Bandakpur is a small town in the district of Damoh in Madhya Pradesh, India. The town is known for a temple of Shiva -the Jageshwar Nath temple.

There is a main temple where Shiva-Linga is situated in main sanctum. Devi Parvati faces Shiva on an adjacent temple.

The Temple of lord Shiva situated at Bandakpur Dist- Damoh Madhya Pradesh Called Jageshwar Nath Temple. This is approx 500 years old temple.
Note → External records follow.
File: config.mk
export PLATFORM = sky130hd
export DESIGN_NAME = lvds_tx
export DESIGN_NICKNAME = d
export VERILOG_FILES = /design/src/rtl/lvds_tx.sv
export SDC_FILE = /design/constraint.sdc
export NUM_CORES = 1
export LEC_CHECK = 0
export CAP_MARGIN = 20
export CORE_MARGIN = 1.5
export CORE_UTILIZATION = 45
export DETAILED_ROUTE_END_ITERATION = 7
export GPL_TIMING_DRIVEN = 0
export PLACE_DENSITY = 0.71
export SYNTH_ARGS = -nofsm -noshare
export SYNTH_HDL_FRONTEND = slang
export SYNTH_SLANG_ARGS = --single-unit
File: constraint.sdc
create_clock -name i_ddr_clk -period 2.21 [get_ports i_ddr_clk]
set_input_delay 0.663 -clock i_ddr_clk [delete_from_list [all_inputs] [get_ports i_ddr_clk]]
set_output_delay 0.663 -clock i_ddr_clk [all_outputs]
set_load 0.05 [all_outputs]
In front of lord Shiva there is a Same Temple of Goddess Parvati.

Doors of the temple opens early in the morning (5:30 am during summer and 6:00 am during winter) and closing time of the doors is (10:00 PM during summer and 9:00 PM during winter)

Other Temple Beside of lord Jageshwarnath

 Lord Krishna (Radha Krishna)
 Goddess Durga 
 Lord Kaal-Bhairav
 Lord Vishnu
 Goddess Lakshmi
 Goddess Narmada
 Lord Hanuman 
 Lord Ganesh

Every year, many Kanvaraiya (people who fetch water pot from Narmada river and keep this water pot on special bamboo baskets like balance structure) fetch Narmada-Jal by walking from Narmada and pour that holy water to lord Shiva.

Large Mela gathering happens every year on Basant Panchami and Shivratri. Crowd gathers on Somvati Amavasya also.